Understanding Dural Arteriovenous Fistulae
Dural Arteriovenous Fistulae (DAVF's) are abnormal connections between arteries and veins in the brain. They are acquired, and often develop with age. While they can cause symptoms of tinnitus and headache, a subset of DAVF's can cause progressive neurological decline or potentially fatal cerebral hemorrhage. Endovascular embolization can be used to treat dangerous DAVF's or those DAVF's that cause persistent distressing symptoms.
Cranial DAVF’s are incompletely understood lesions characterized by abnormal connections between arteries of the head and the veins that drain the brain. Many DAVF’s will be completely asymptomatic, or only mildly symptomatic. However, when the fistula is large enough, there will be abnormal reversal of flow in the veins that drain the brain.
When the flow is reversed in the cerebral veins, the risk of hemorrhage increases dramatically. Even in patients without hemorrhage, there is a high rate of neurological defects, which are thought to be due to the abnormally increased venous pressure in the vein.
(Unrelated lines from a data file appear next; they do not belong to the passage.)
--- src/sv/dcc_pkg.sv ---
// shared types and constants for the dcc bit waveform sender
// no dependencies
package dcc_pkg;

    // sending phase of the line driver
    typedef enum logic [1:0] {
        PH_IDLE = 2'd0,
        PH_PRE  = 2'd1,
        PH_HIGH = 2'd2,
        PH_LOW  = 2'd3
    } phase_t;

    // input word kinds
    localparam logic KIND_TICK  = 1'b0;
    localparam logic KIND_START = 1'b1;

    // register map, index = paddr[3:2]
    typedef enum logic [1:0] {
        REG_ONE_HALF  = 2'd0,
        REG_ZERO_HALF = 2'd1,
        REG_PREAMBLE  = 2'd2,
        REG_UNUSED    = 2'd3
    } reg_idx_t;

    localparam int CFG_W    = 16;
    localparam int APB_DW   = 32;
    localparam int APB_AW   = 4;
    localparam int MSG_W    = 64;
    localparam int BCNT_W   = 7;

    localparam logic [CFG_W-1:0] ONE_HALF_RST  = 16'd58;
    localparam logic [CFG_W-1:0] ZERO_HALF_RST = 16'd100;
    localparam logic [CFG_W-1:0] PREAMBLE_RST  = 16'd500;

endpackage

--- src/sv/dcc_bit_waveform_sender_top.sv ---
// dcc bit waveform sender: pulse waveform generator for one output line
// depends on dcc_pkg
//
// usage
// - input channel (in_valid/in_ready) carries one word per tick or start:
//   kind = 0 advances time by one tick, kind = 1 loads message and bit_count
//   and starts a frame (preamble low, then bits msb first, then final high)
// - output channel (out_valid/out_ready) returns exactly one result word per
//   input word: line_level, busy_res, start_rejected, frame_done
// - the result is registered: the result of a word accepted at a clock edge is
//   shown from that edge on and held until taken
// - throughput is one word per cycle while results are taken; the state
//   update is a single pass (one counter decrement, one shift, one compare)
//   from the state registers to the result register
// - in_ready stays high while the result register is empty or being taken;
//   while a result word waits on a stalled receiver, in_ready is low and no
//   further word is taken
// - a start while busy is dropped and flagged by start_rejected
// - apb port: one_half_ticks at 0x0, zero_half_ticks at 0x4,
//   preamble_ticks at 0x8; pready is tied high; write only while idle
// - reset clears the phase to idle, the line to low, the result register
//   to empty and the registers to 58 / 100 / 500
module dcc_bit_waveform_sender_top
    import dcc_pkg::*;
#(
    parameter int MAX_BITS    = 64,
    parameter int COUNT_WIDTH = 16
)
(
    input  logic                 clk,
    input  logic                 rst_n,
    // input words
    input  logic                 in_valid,
    output logic                 in_ready,
    input  logic                 kind,
    input  logic [MSG_W-1:0]     message,
    input  logic [BCNT_W-1:0]    bit_count,
    // result words
    output logic                 out_valid,
    input  logic                 out_ready,
    output logic                 line_level,
    output logic                 busy_res,
    output logic                 start_rejected,
    output logic                 frame_done,
    // register port
    input  logic                 psel,
    input  logic                 penable,
    input  logic                 pwrite,
    input  logic [APB_AW-1:0]    paddr,
    input  logic [APB_DW-1:0]    pwdata,
    output logic [APB_DW-1:0]    prdata,
    output logic                 pready
);

    localparam int BL_W = $clog2(MAX_BITS + 1);
    localparam logic [31:0] CNT_MAX = 32'((64'd1 << COUNT_WIDTH) - 64'd1);

    // configuration registers
    logic [CFG_W-1:0] one_half_reg;
    logic [CFG_W-1:0] zero_half_reg;
    logic [CFG_W-1:0] preamble_reg;

    // sender state
    phase_t                 phase_reg,  phase_next;
    logic [MAX_BITS-1:0]    shift_reg,  shift_next;
    logic [BL_W-1:0]        bits_reg,   bits_next;
    logic [COUNT_WIDTH-1:0] tc_reg,     tc_next;
    logic [COUNT_WIDTH-1:0] half_reg,   half_next;
    logic                   level_reg,  level_next;

    // result register
    logic out_valid_reg;
    logic line_level_reg, line_level_next;
    logic busy_reg,       busy_next;
    logic rejected_reg,   rejected_next;
    logic done_reg,       done_next;

    logic                   accept;
    logic                   cfg_wr;
    reg_idx_t               cfg_idx;
    logic [COUNT_WIDTH-1:0] fit_one;
    logic [COUNT_WIDTH-1:0] fit_zero;
    logic [COUNT_WIDTH-1:0] fit_pre;
    logic [COUNT_WIDTH-1:0] tc_dec;
    logic                   seg_end;

    // duration fit: zero counts as one tick, larger than the counter saturates
    function automatic logic [COUNT_WIDTH-1:0] fit_count(input logic [CFG_W-1:0] v);
        logic [31:0] w;
        w = {{(32-CFG_W){1'b0}}, v};
        if (w == 32'd0)
            w = 32'd1;
        else if (w > CNT_MAX)
            w = CNT_MAX;
        return w[COUNT_WIDTH-1:0];
    endfunction

    assign fit_one  = fit_count(one_half_reg);
    assign fit_zero = fit_count(zero_half_reg);
    assign fit_pre  = fit_count(preamble_reg);

    // handshakes: the result register frees up in the cycle it is taken
    assign in_ready = !out_valid_reg || out_ready;
    assign accept   = in_valid && in_ready;

    // tick countdown, floored at zero
    assign tc_dec  = (tc_reg != '0) ? tc_reg - COUNT_WIDTH'(1) : '0;
    assign seg_end = (tc_dec == '0);

    // ---------------------------------------------------------------
    // register port
    // ---------------------------------------------------------------
    assign pready  = 1'b1;
    assign cfg_wr  = psel && penable && pwrite && pready;
    assign cfg_idx = reg_idx_t'(paddr[3:2]);

    always_comb
    begin
        case (cfg_idx)
            REG_ONE_HALF:  prdata = {{(APB_DW-CFG_W){1'b0}}, one_half_reg};
            REG_ZERO_HALF: prdata = {{(APB_DW-CFG_W){1'b0}}, zero_half_reg};
            REG_PREAMBLE:  prdata = {{(APB_DW-CFG_W){1'b0}}, preamble_reg};
            default:       prdata = '0;
        endcase
    end

    always_ff @(posedge clk or negedge rst_n)
    begin
        if (!rst_n)
        begin
            one_half_reg  <= ONE_HALF_RST;
            zero_half_reg <= ZERO_HALF_RST;
            preamble_reg  <= PREAMBLE_RST;
        end
        else if (cfg_wr)
        begin
            case (cfg_idx)
                REG_ONE_HALF:  one_half_reg  <= pwdata[CFG_W-1:0];
                REG_ZERO_HALF: zero_half_reg <= pwdata[CFG_W-1:0];
                REG_PREAMBLE:  preamble_reg  <= pwdata[CFG_W-1:0];
                default:       ;
            endcase
        end
    end

    // ---------------------------------------------------------------
    // next state of the sender for the word at the input
    // ---------------------------------------------------------------
    always_comb
    begin
        phase_next = phase_reg;
        shift_next = shift_reg;
        bits_next  = bits_reg;
        tc_next    = tc_reg;
        half_next  = half_reg;
        level_next = level_reg;

        if (kind == KIND_START)
        begin
            // a start while busy leaves everything as is
            if (phase_reg == PH_IDLE)
            begin
                shift_next = message[MSG_W-1 -: MAX_BITS];
                if (32'(bit_count) > 32'(MAX_BITS))
                    bits_next = BL_W'(MAX_BITS);
                else
                    bits_next = BL_W'(bit_count);
                level_next = 1'b0;
                phase_next = PH_PRE;
                tc_next    = fit_pre;
            end
        end
        else if (phase_reg != PH_IDLE)
        begin
            tc_next = tc_dec;
            if (seg_end)
            begin
                if (phase_reg == PH_HIGH)
                begin
                    // second half of the bit
                    level_next = 1'b0;
                    phase_next = PH_LOW;
                    tc_next    = half_reg;
                end
                else if (bits_reg == '0)
                begin
                    // final high level, frame ends
                    level_next = 1'b1;
                    phase_next = PH_IDLE;
                    tc_next    = '0;
                end
                else
                begin
                    // next bit, msb first
                    half_next  = shift_reg[MAX_BITS-1] ? fit_one : fit_zero;
                    tc_next    = shift_reg[MAX_BITS-1] ? fit_one : fit_zero;
                    shift_next = {shift_reg[MAX_BITS-2:0], 1'b0};
                    bits_next  = bits_reg - BL_W'(1);
                    level_next = 1'b1;
                    phase_next = PH_HIGH;
                end
            end
        end
    end

    // ---------------------------------------------------------------
    // result word for the word at the input
    // ---------------------------------------------------------------
    always_comb
    begin
        line_level_next = level_next;
        busy_next       = (phase_next != PH_IDLE);
        rejected_next   = (kind == KIND_START) && (phase_reg != PH_IDLE);
        done_next       = (kind == KIND_TICK) && (phase_reg != PH_IDLE) && seg_end
                          && (phase_reg != PH_HIGH) && (bits_reg == '0);
    end

    // state advances only on an accepted word
    always_ff @(posedge clk or negedge rst_n)
    begin
        if (!rst_n)
        begin
            phase_reg <= PH_IDLE;
            shift_reg <= '0;
            bits_reg  <= '0;
            tc_reg    <= '0;
            half_reg  <= '0;
            level_reg <= 1'b0;
        end
        else if (accept)
        begin
            phase_reg <= phase_next;
            shift_reg <= shift_next;
            bits_reg  <= bits_next;
            tc_reg    <= tc_next;
            half_reg  <= half_next;
            level_reg <= level_next;
        end
    end

    // result register: loads on accept, empties when taken
    always_ff @(posedge clk or negedge rst_n)
    begin
        if (!rst_n)
            out_valid_reg <= 1'b0;
        else if (accept)
            out_valid_reg <= 1'b1;
        else if (out_ready)
            out_valid_reg <= 1'b0;
    end

    always_ff @(posedge clk)
    begin
        if (accept)
        begin
            line_level_reg <= line_level_next;
            busy_reg       <= busy_next;
            rejected_reg   <= rejected_next;
            done_reg       <= done_next;
        end
    end

    assign out_valid      = out_valid_reg;
    assign line_level     = line_level_reg;
    assign busy_res       = busy_reg;
    assign start_rejected = rejected_reg;
    assign frame_done     = done_reg;

endmodule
Some mild DAVF’s may resolve spontaneously, or, after evaluation by an experienced neurointerventionalist, may be managed conservatively. However, given the high rate of hemorrhage for severe DAVF’s, conservative treatment is not recommended except for mild cases.
For patients with severe fistulae, or fistulae with symptoms that the patient cannot tolerate, we can perform an endovascular embolization with a liquid embolic agent. A catheter is advanced into the arteries supplying the DAVF. A liquid embolic agent is then used to obliterate the feeding arteries. Sometimes, arterial embolization is combined with venous embolization to close the fistula from the venous side as well.
Often, if the fistula is not occluded during embolization, surgery may be recommended; however, the success rate for treatment at Maimonides is high, and rarely requires surgery.